Saved data entries:
"""
### src/inc/ibt_consts.svh
`ifndef IBT_CONSTS_SVH
`define IBT_CONSTS_SVH

// register bus geometry
`define IBT_ADDR_W          16
`define IBT_DATA_W          8

// register addresses
`define IBT_ADDR_BAND       16'h009D
`define IBT_ADDR_FINE       16'h009E
`define IBT_ADDR_COARSE     16'h009F
`define IBT_ADDR_SRC        16'hFE00
`define IBT_ADDR_DIV        16'hFE01
`define IBT_ADDR_STATUS     16'hFE08

// field layout
`define IBT_BAND_W          2
`define IBT_SRC_W           2
`define IBT_TRIM_W          8
`define IBT_DIV_W           8
`define IBT_FINE_BIT        0
`define IBT_ST_LOADED       0
`define IBT_ST_OVER         1
`define IBT_ST_SYSLVL       2

// reset values before the stored values are loaded
`define IBT_RST_BYTE        8'h00
`define IBT_RST_BAND        2'h0
`define IBT_RST_SRC         2'h0

// master source codes
`define IBT_SRC_HIRC        2'h0
`define IBT_SRC_XTAL        2'h1
`define IBT_SRC_LIRC        2'h3

// band centres and top band trim span, in kHz
`define IBT_CTR_B0_KHZ      32'd6000
`define IBT_CTR_B1_KHZ      32'd10000
`define IBT_CTR_B2_KHZ      32'd27000
`define IBT_CTR_B3_KHZ      32'd44000
`define IBT_SPAN_LO_KHZ     32'd29000
`define IBT_SPAN_HI_KHZ     32'd55000
`define IBT_LIMIT_KHZ       16'd45000
`define IBT_TRIM_SHIFT      8
`define IBT_FINE_SHIFT      9
`define IBT_FREQ_W          16

`endif

### src/inc/ibt_pkg.sv
`default_nettype none
`include "ibt_consts.svh"

package ibt_pkg;
  typedef logic [`IBT_ADDR_W-1:0] ibt_addr_t;
  typedef logic [`IBT_DATA_W-1:0] ibt_byte_t;
  typedef logic [`IBT_FREQ_W-1:0] ibt_freq_t;
  // stored-value load sequence after reset
  typedef enum logic [0:0] {
    IBT_LD_PEND,
    IBT_LD_DONE
  } ibt_ld_state_e;
endpackage

`default_nettype wire

### src/inc/ibt_clk_if.sv
`timescale 1ns/1ps
`default_nettype none
`include "ibt_consts.svh"

// master tick, divisor and divided clock between the block's modules
interface ibt_clk_if;
  logic [`IBT_SRC_W-1:0] source;
  logic [`IBT_DIV_W-1:0] divisor;
  logic                  master_tick;
  logic                  sys_tick;
  logic                  sys_level;

  modport src (input source, output master_tick);
  modport div (input master_tick, input divisor,
               output sys_tick, output sys_level);
  modport top (output source, output divisor,
               input master_tick, input sys_tick, input sys_level);
endinterface

`default_nettype wire

### src/design/ibt_src_sel.sv
`timescale 1ns/1ps
`default_nettype none
`include "ibt_consts.svh"

module ibt_src_sel
  import ibt_pkg::*;
(
  input  wire logic i_core_clk,
  input  wire logic i_arst_n,
  input  wire logic i_xtal_clk_pin,
  input  wire logic i_lirc_clk_pin,
  ibt_clk_if.src    clk_if
);
  logic [2:0] xtal_reg;
  logic [2:0] xtal_next;
  logic [2:0] lirc_reg;
  logic [2:0] lirc_next;
  logic       tick_reg;
  logic       tick_next;

  // two-stage synchronisers plus a history stage for edge detection
  always_comb begin
    xtal_next = {xtal_reg[1:0], i_xtal_clk_pin};
    lirc_next = {lirc_reg[1:0], i_lirc_clk_pin};
    tick_next = 1'b0;
    unique case (clk_if.source)
      `IBT_SRC_HIRC: tick_next = 1'b1;
      `IBT_SRC_XTAL: tick_next = xtal_reg[1] & ~xtal_reg[2];
      `IBT_SRC_LIRC: tick_next = lirc_reg[1] & ~lirc_reg[2];
      default:       tick_next = 1'b0; // reserved code stops the master
    endcase
  end

  // register the synchronisers and the master tick
  always_ff @(posedge i_core_clk or negedge i_arst_n) begin
    if (!i_arst_n) begin
      xtal_reg <= 3'h0;
      lirc_reg <= 3'h0;
      tick_reg <= 1'b0;
    end else begin
      xtal_reg <= xtal_next;
      lirc_reg <= lirc_next;
      tick_reg <= tick_next;
    end
  end

  assign clk_if.master_tick = tick_reg;
endmodule

`default_nettype wire

### src/design/ibt_div.sv
`timescale 1ns/1ps
`default_nettype none
`include "ibt_consts.svh"

module ibt_div
  import ibt_pkg::*;
#(
  parameter int DIV_W = `IBT_DIV_W
) (
  input  wire logic i_core_clk,
  input  wire logic i_arst_n,
  ibt_clk_if.div    clk_if
);
  generate
    if (DIV_W != `IBT_DIV_W) begin : g_chk
      $error("ibt_div: DIV_W must match the divider field width");
    end
  endgenerate

  logic [DIV_W-1:0] cnt_reg;
  logic [DIV_W-1:0] cnt_next;
  logic             tick_reg;
  logic             tick_next;
  logic             lvl_reg;
  logic             lvl_next;
  logic [DIV_W-1:0] last;

  // count master ticks; 0 and 1 both pass every tick
  always_comb begin
    last      = (clk_if.divisor > DIV_W'(1)) ?
                DIV_W'(clk_if.divisor - DIV_W'(1)) : '0;
    cnt_next  = cnt_reg;
    tick_next = 1'b0;
    lvl_next  = lvl_reg;
    if (clk_if.master_tick) begin
      if (cnt_reg >= last) begin
        cnt_next  = '0;
        tick_next = 1'b1;
        lvl_next  = ~lvl_reg;
      end else begin
        cnt_next  = DIV_W'(cnt_reg + DIV_W'(1));
      end
    end
  end

  // register the divider state
  always_ff @(posedge i_core_clk or negedge i_arst_n) begin
    if (!i_arst_n) begin
      cnt_reg  <= '0;
      tick_reg <= 1'b0;
      lvl_reg  <= 1'b0;
    end else begin
      cnt_reg  <= cnt_next;
      tick_reg <= tick_next;
      lvl_reg  <= lvl_next;
    end
  end

  assign clk_if.sys_tick  = tick_reg;
  assign clk_if.sys_level = lvl_reg;
endmodule

`default_nettype wire

### src/design/ibt_top.sv
// Overview of operation
// - two-bit band code picks centre 6, 10, 27 or 44 MHz.
// - eight-bit coarse trim, 256 steps, each about 0.24 percent faster.
// - single fine trim bit at bit 0 adds a small extra adjustment.
// - system clock is master clock over divider; 0 and 1 mean no division.
// - in the top band the trim spans roughly 29 to 55 MHz.
// - source code 00 internal oscillator, 01 external, 11 low-speed 32 kHz.
//
// Chosen here: the strobed register port.
`timescale 1ns/1ps
`default_nettype none
`include "ibt_consts.svh"

module ibt_top
  import ibt_pkg::*;
(
  input  wire logic                   i_core_clk,
  input  wire logic                   i_arst_n,
  input  wire logic [`IBT_ADDR_W-1:0] i_addr,
  input  wire logic [`IBT_DATA_W-1:0] i_wr_data,
  input  wire logic                   i_wr_stb,
  input  wire logic                   i_rd_stb,
  output var  logic [`IBT_DATA_W-1:0] o_rd_data,
  input  wire logic [`IBT_BAND_W-1:0] i_prog_band,
  input  wire logic [`IBT_TRIM_W-1:0] i_prog_coarse,
  input  wire logic                   i_prog_fine,
  input  wire logic [`IBT_DIV_W-1:0]  i_prog_div,
  input  wire logic                   i_xtal_clk_pin,
  input  wire logic                   i_lirc_clk_pin,
  output var  logic [`IBT_BAND_W-1:0] o_osc_band_select,
  output var  logic [`IBT_TRIM_W-1:0] o_osc_coarse_trim,
  output var  logic                   o_osc_fine_trim,
  output var  logic [`IBT_SRC_W-1:0]  o_master_source_select,
  output var  logic                   o_master_tick,
  output var  logic                   o_divided_system_clock,
  output var  logic [`IBT_FREQ_W-1:0] o_freq_est_khz,
  output var  logic                   o_over_limit
);

  // register state
  logic [`IBT_BAND_W-1:0] band_reg;
  logic [`IBT_BAND_W-1:0] band_next;
  logic [`IBT_TRIM_W-1:0] coarse_reg;
  logic [`IBT_TRIM_W-1:0] coarse_next;
  logic                   fine_reg;
  logic                   fine_next;
  logic [`IBT_DIV_W-1:0]  div_reg;
  logic [`IBT_DIV_W-1:0]  div_next;
  logic [`IBT_SRC_W-1:0]  src_reg;
  logic [`IBT_SRC_W-1:0]  src_next;
  ibt_ld_state_e          ld_reg;
  ibt_ld_state_e          ld_next;

  // read port state
  ibt_byte_t              rd_reg;
  ibt_byte_t              rd_next;

  // frequency estimate state
  ibt_freq_t              freq_reg;
  ibt_freq_t              freq_next;
  logic                   over_reg;
  logic                   over_next;

  // write decode
  logic                   wr_band;
  logic                   wr_fine;
  logic                   wr_coarse;
  logic                   wr_div;
  logic                   wr_src;

  ibt_clk_if clk_if ();

  // address match used by both the write and the read paths
  function automatic logic hit(input ibt_addr_t a, input ibt_addr_t reg_a);
    hit = (a == reg_a);
  endfunction

  // band centre in kHz for a band code
  function automatic logic [31:0] band_ctr(
    input logic [`IBT_BAND_W-1:0] b
  );
    unique case (b)
      2'h0:    band_ctr = `IBT_CTR_B0_KHZ;
      2'h1:    band_ctr = `IBT_CTR_B1_KHZ;
      2'h2:    band_ctr = `IBT_CTR_B2_KHZ;
      default: band_ctr = `IBT_CTR_B3_KHZ;
    endcase
  endfunction

  // lower edge of the trim span, scaled from the top band
  function automatic logic [31:0] span_lo(
    input logic [`IBT_BAND_W-1:0] b
  );
    span_lo = (band_ctr(b) * `IBT_SPAN_LO_KHZ) / `IBT_CTR_B3_KHZ;
  endfunction

  // upper edge of the trim span, scaled from the top band
  function automatic logic [31:0] span_hi(
    input logic [`IBT_BAND_W-1:0] b
  );
    span_hi = (band_ctr(b) * `IBT_SPAN_HI_KHZ) / `IBT_CTR_B3_KHZ;
  endfunction

  // source and divider modules
  ibt_src_sel u_src (
    .i_core_clk     (i_core_clk),
    .i_arst_n       (i_arst_n),
    .i_xtal_clk_pin (i_xtal_clk_pin),
    .i_lirc_clk_pin (i_lirc_clk_pin),
    .clk_if         (clk_if.src)
  );

  ibt_div #(
    .DIV_W (`IBT_DIV_W)
  ) u_div (
    .i_core_clk (i_core_clk),
    .i_arst_n   (i_arst_n),
    .clk_if     (clk_if.div)
  );

  assign clk_if.source  = src_reg;
  assign clk_if.divisor = div_reg;

  // write strobes per register
  always_comb begin
    wr_band   = i_wr_stb & hit(i_addr, `IBT_ADDR_BAND);
    wr_fine   = i_wr_stb & hit(i_addr, `IBT_ADDR_FINE);
    wr_coarse = i_wr_stb & hit(i_addr, `IBT_ADDR_COARSE);
    wr_div    = i_wr_stb & hit(i_addr, `IBT_ADDR_DIV);
    wr_src    = i_wr_stb & hit(i_addr, `IBT_ADDR_SRC);
  end

  // next register values: stored load first, then software writes
  always_comb begin
    band_next   = band_reg;
    coarse_next = coarse_reg;
    fine_next   = fine_reg;
    div_next    = div_reg;
    src_next    = src_reg;
    ld_next     = ld_reg;
    unique case (ld_reg)
      IBT_LD_PEND: begin
        band_next   = i_prog_band;
        coarse_next = i_prog_coarse;
        fine_next   = i_prog_fine;
        div_next    = i_prog_div;
        ld_next     = IBT_LD_DONE;
      end
      IBT_LD_DONE: begin
        if (wr_band) begin
          band_next = i_wr_data[`IBT_BAND_W-1:0];
        end
        if (wr_coarse) begin
          coarse_next = i_wr_data[`IBT_TRIM_W-1:0];
        end
        if (wr_fine) begin
          fine_next = i_wr_data[`IBT_FINE_BIT];
        end
        if (wr_div) begin
          div_next = i_wr_data[`IBT_DIV_W-1:0];
        end
        if (wr_src) begin
          src_next = i_wr_data[`IBT_SRC_W-1:0];
        end
      end
    endcase
  end

  // register file flops
  always_ff @(posedge i_core_clk or negedge i_arst_n) begin
    if (!i_arst_n) begin
      band_reg   <= `IBT_RST_BAND;
      coarse_reg <= `IBT_RST_BYTE;
      fine_reg   <= 1'b0;
      div_reg    <= `IBT_RST_BYTE;
      src_reg    <= `IBT_RST_SRC;
      ld_reg     <= IBT_LD_PEND;
    end else begin
      band_reg   <= band_next;
      coarse_reg <= coarse_next;
      fine_reg   <= fine_next;
      div_reg    <= div_next;
      src_reg    <= src_next;
      ld_reg     <= ld_next;
    end
  end

  // read mux: data stand only in the cycle after the strobe
  always_comb begin
    rd_next = `IBT_RST_BYTE;
    if (i_rd_stb) begin
      if (hit(i_addr, `IBT_ADDR_BAND)) begin
        rd_next = ibt_byte_t'(band_reg);
      end else if (hit(i_addr, `IBT_ADDR_FINE)) begin
        rd_next = ibt_byte_t'(fine_reg);
      end else if (hit(i_addr, `IBT_ADDR_COARSE)) begin
        rd_next = coarse_reg;
      end else if (hit(i_addr, `IBT_ADDR_DIV)) begin
        rd_next = div_reg;
      end else if (hit(i_addr, `IBT_ADDR_SRC)) begin
        rd_next = ibt_byte_t'(src_reg);
      end else if (hit(i_addr, `IBT_ADDR_STATUS)) begin
        rd_next[`IBT_ST_LOADED] = (ld_reg == IBT_LD_DONE);
        rd_next[`IBT_ST_OVER]   = over_reg;
        rd_next[`IBT_ST_SYSLVL] = clk_if.sys_level;
      end
    end
  end

  // read data flop
  always_ff @(posedge i_core_clk or negedge i_arst_n) begin
    if (!i_arst_n) begin
      rd_reg <= `IBT_RST_BYTE;
    end else begin
      rd_reg <= rd_next;
    end
  end

  // nominal frequency from band, coarse trim and fine trim
  always_comb begin
    logic [31:0] lo;
    logic [31:0] span;
    logic [31:0] est;
    lo   = span_lo(band_reg);
    span = span_hi(band_reg) - lo;
    est  = lo + ((span * 32'(coarse_reg)) >> `IBT_TRIM_SHIFT);
    if (fine_reg) begin
      est = est + (span >> `IBT_FINE_SHIFT);
    end
    freq_next = est[`IBT_FREQ_W-1:0];
    over_next = (est[`IBT_FREQ_W-1:0] > `IBT_LIMIT_KHZ);
  end

  // frequency estimate flops
  always_ff @(posedge i_core_clk or negedge i_arst_n) begin
    if (!i_arst_n) begin
      freq_reg <= '0;
      over_reg <= 1'b0;
    end else begin
      freq_reg <= freq_next;
      over_reg <= over_next;
    end
  end

  // outputs, each from a flop
  assign o_rd_data              = rd_reg;
  assign o_osc_band_select      = band_reg;
  assign o_osc_coarse_trim      = coarse_reg;
  assign o_osc_fine_trim        = fine_reg;
  assign o_master_source_select = src_reg;
  assign o_master_tick          = clk_if.master_tick;
  assign o_divided_system_clock = clk_if.sys_tick;
  assign o_freq_est_khz         = freq_reg;
  assign o_over_limit           = over_reg;

endmodule

`default_nettype wire

### config.mk
export PLATFORM = sky130hd
export DESIGN_NAME = ibt_top
export DESIGN_NICKNAME = d
export VERILOG_FILES = /design/src/inc/ibt_pkg.sv /design/src/inc/ibt_clk_if.sv /design/src/design/ibt_src_sel.sv /design/src/design/ibt_div.sv /design/src/design/ibt_top.sv
export VERILOG_INCLUDE_DIRS = /design/src /design/src/inc
export SDC_FILE = /design/constraint.sdc
export NUM_CORES = 1
export LEC_CHECK = 0
export BUFFER_PORTS_ARGS = -buffer_cell sky130_fd_sc_hd__buf_2
export CELL_PAD_IN_SITES_DETAIL_PLACEMENT = 1
export CELL_PAD_IN_SITES_GLOBAL_PLACEMENT = 1
export CORE_ASPECT_RATIO = 0.8
export CORE_MARGIN = 2
export CORE_UTILIZATION = 40
export CTS_CLUSTER_SIZE = 14
export DETAILED_ROUTE_END_ITERATION = 8
export PLACE_DENSITY_LB_ADDON = 0.1
export SLEW_MARGIN = 20
export SYNTH_ARGS = -nofsm -noshare
export SYNTH_HDL_FRONTEND = slang
export SYNTH_HIERARCHICAL = 1
export SYNTH_SLANG_ARGS = --single-unit
### constraint.sdc
create_clock -name i_core_clk -period 14.6 [get_ports i_core_clk]
set_input_delay 1.46 -clock i_core_clk [delete_from_list [all_inputs] [get_ports i_core_clk]]
set_output_delay 1.46 -clock i_core_clk [all_outputs]
set_load 0.1 [all_outputs]
# Yosys cells after proc, flatten, opt, wreduce, memory -nomap -nowiden
# Cells that the tools add are included.
dict set report word_totals {
  regBits 64
  elab_cells 79
  input_bits 49
  output_inout_bits 40
}
dict set report classes {
  n_mul 3
  n_eq_ne 14
  n_mux 22
  reduce_logical 4
  n_lt_le_gt_ge 3
  bitwise 11
  add_sub_neg 5
  div_mod_pow 2
}
# op count
set op_table {}
lappend op_table {{$mux 8} 9}
lappend op_table {{$div 32x16->32 const B} 2}
lappend op_table {{$eq 16x16->1 const B} 3}
lappend op_table {{$eq 16x8->1 const B} 3}
lappend op_table {{$pmux 16 s3} 1}
lappend op_table {{$add 16x16->16} 2}
lappend op_table {{$mul 32x12->29 const B} 1}
lappend op_table {{$mul 32x13->29 const B} 1}
lappend op_table {{$mul 32x8->24} 1}
lappend op_table {{$pmux 8 s2} 2}
lappend op_table {{$sub 32x32->32} 1}
lappend op_table {{$gt 16x16->1 const B} 1}
lappend op_table {{$mux 16} 1}
lappend op_table {{$add 8x1->8 const B} 1}
lappend op_table {{$ge 8x8->1} 1}
lappend op_table {{$gt 8x1->1 const B} 1}
lappend op_table {{$ne 2x1->1 const B} 4}
lappend op_table {{$sub 8x1->8 const B} 1}
lappend op_table {{$and 1x1->1} 7}
lappend op_table {{$mux 3} 2}
lappend op_table {{$eq 2x1->1 const B} 2}
lappend op_table {{$eq 2x2->1 const B} 2}
lappend op_table {{$logic_not 2->1} 2}
lappend op_table {{$not 1->1} 4}
lappend op_table {{other kinds (6)} 9}

# Depth between registers and ports, before layout
dict set report depth {
  ltp_word 10
  ltp_mapped 48
  depth_no_buf 45
}

# Modules after synthesis
# The synthesis kept the hierarchy.
# module n_inst area_per_inst_um2 cells_each seq_area_each_um2
set modules_own_cells {}
lappend modules_own_cells {ibt_top 1 9814.4 1168 1176.1}
lappend modules_own_cells {ibt_div 1 849.6 92 250.2}
lappend modules_own_cells {ibt_src_sel 1 200.2 11 175.2}

# Least setup slack after synthesis
# No wires, ideal clock.
dict set report synth_path {
  path_type {reg-to-reg}
  from {register band_reg[0], in the netlist o_osc_band_select[0]}
  to {register over_reg, in the netlist o_over_limit}
  path_slack_ps 3015
  required_time_ps 14535
  stages_incl_launch_ff 44
  t_arrival_ps 11520
  n_path_buf 1
  synth_period_minus_slack_ps 11585
  setup_ps 65
  path_cell_list {dfrtp_1 inv_1 ha_1 clkbuf_1 clkinv_1 ha_1 a21oi_4 a21oi_1 a221o_1 or3_1 a21oi_1 a31oi_1 or2_1 xnor3_1 nand2_1 fa_1 fa_1 fa_1 [8 not listed] or3_1 xor2_1 ha_1 a21o_1 nor3_1 o21ai_0 a41oi_1 o21ai_0 a21o_1 a21oi_1 xnor2_1 ha_1 a21o_1 a41oi_1 mux2i_1 xnor3_1 xnor2_1 o21a_1}
}
dict set report synth_between {
  elab_chain_len 10
  word_cells_on_any_way 14
  cone_classes {3 x add/sub; 3 x mul; 2 x div; 1 x order compare; 2 x eq/ne; 2 x mux; 1 x reduce/logical}
}
# item line
set synth_rtl {}
lappend synth_rtl {{start, declared} ibt_top.sv:41} ;# logic [`IBT_BAND_W-1:0] band_reg;
lappend synth_rtl {{start signal, assigned} ibt_top.sv:172} ;# band_reg <= `IBT_RST_BAND;
lappend synth_rtl {{start signal, assigned} ibt_top.sv:179} ;# band_reg <= band_next;
lappend synth_rtl {{$eq 2x2->1 (tied with other cells)} ibt_top.sv:82} ;# unique case (b)
lappend synth_rtl {{$pmux 16 s3 *} ibt_top.sv:82}
lappend synth_rtl {{$mul 32x13->29 (no line) / $mul 32x12->29 (equally long branches)} -}
lappend synth_rtl {{$div 32x16->32 (no line)} -}
lappend synth_rtl {{$sub 32x32->32} ibt_top.sv:225} ;# span = span_hi(band_reg) - lo;
lappend synth_rtl {{$mul 32x8->24} ibt_top.sv:226} ;# est = lo + ((span * 32'(coarse_reg)) >> `IBT_TRIM_SHIFT);
lappend synth_rtl {{$add 16x16->16} ibt_top.sv:226}
lappend synth_rtl {{$add 16x16->16} ibt_top.sv:228} ;# est = est + (span >> `IBT_FINE_SHIFT);
lappend synth_rtl {{$mux 16 *} ibt_top.sv:227} ;# if (fine_reg) begin
lappend synth_rtl {{named net freq_next[15]} ibt_top.sv:60} ;# ibt_freq_t freq_next;
lappend synth_rtl {{$gt 16x16->1 (no line) *} -}
lappend synth_rtl {{named net over_next} ibt_top.sv:62} ;# logic over_next;
lappend synth_rtl {{end signal, assigned} ibt_top.sv:241} ;# over_reg <= over_next;
lappend synth_rtl {{end, declared} ibt_top.sv:61} ;# logic over_reg;
# Mark *: on every way through the listed nets, which the timed path passes. The rest lies on a longest branch.
# A chain may end at the register's enable or synchronous reset.

# Final worst setup path
# Same ends and word-level chain as after synthesis.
"""
* Task goal:
Repeat the lines from the first one in the records through the line containing "modport div (input", exactly as written, and nothing else.

* Response box:
### src/inc/ibt_consts.svh
`ifndef IBT_CONSTS_SVH
`define IBT_CONSTS_SVH

// register bus geometry
`define IBT_ADDR_W          16
`define IBT_DATA_W          8

// register addresses
`define IBT_ADDR_BAND       16'h009D
`define IBT_ADDR_FINE       16'h009E
`define IBT_ADDR_COARSE     16'h009F
`define IBT_ADDR_SRC        16'hFE00
`define IBT_ADDR_DIV        16'hFE01
`define IBT_ADDR_STATUS     16'hFE08

// field layout
`define IBT_BAND_W          2
`define IBT_SRC_W           2
`define IBT_TRIM_W          8
`define IBT_DIV_W           8
`define IBT_FINE_BIT        0
`define IBT_ST_LOADED       0
`define IBT_ST_OVER         1
`define IBT_ST_SYSLVL       2

// reset values before the stored values are loaded
`define IBT_RST_BYTE        8'h00
`define IBT_RST_BAND        2'h0
`define IBT_RST_SRC         2'h0

// master source codes
`define IBT_SRC_HIRC        2'h0
`define IBT_SRC_XTAL        2'h1
`define IBT_SRC_LIRC        2'h3

// band centres and top band trim span, in kHz
`define IBT_CTR_B0_KHZ      32'd6000
`define IBT_CTR_B1_KHZ      32'd10000
`define IBT_CTR_B2_KHZ      32'd27000
`define IBT_CTR_B3_KHZ      32'd44000
`define IBT_SPAN_LO_KHZ     32'd29000
`define IBT_SPAN_HI_KHZ     32'd55000
`define IBT_LIMIT_KHZ       16'd45000
`define IBT_TRIM_SHIFT      8
`define IBT_FINE_SHIFT      9
`define IBT_FREQ_W          16

`endif

### src/inc/ibt_pkg.sv
`default_nettype none
`include "ibt_consts.svh"

package ibt_pkg;
  typedef logic [`IBT_ADDR_W-1:0] ibt_addr_t;
  typedef logic [`IBT_DATA_W-1:0] ibt_byte_t;
  typedef logic [`IBT_FREQ_W-1:0] ibt_freq_t;
  // stored-value load sequence after reset
  typedef enum logic [0:0] {
    IBT_LD_PEND,
    IBT_LD_DONE
  } ibt_ld_state_e;
endpackage

`default_nettype wire

### src/inc/ibt_clk_if.sv
`timescale 1ns/1ps
`default_nettype none
`include "ibt_consts.svh"

// master tick, divisor and divided clock between the block's modules
interface ibt_clk_if;
  logic [`IBT_SRC_W-1:0] source;
  logic [`IBT_DIV_W-1:0] divisor;
  logic                  master_tick;
  logic                  sys_tick;
  logic                  sys_level;

  modport src (input source, output master_tick);
  modport div (input master_tick, input divisor,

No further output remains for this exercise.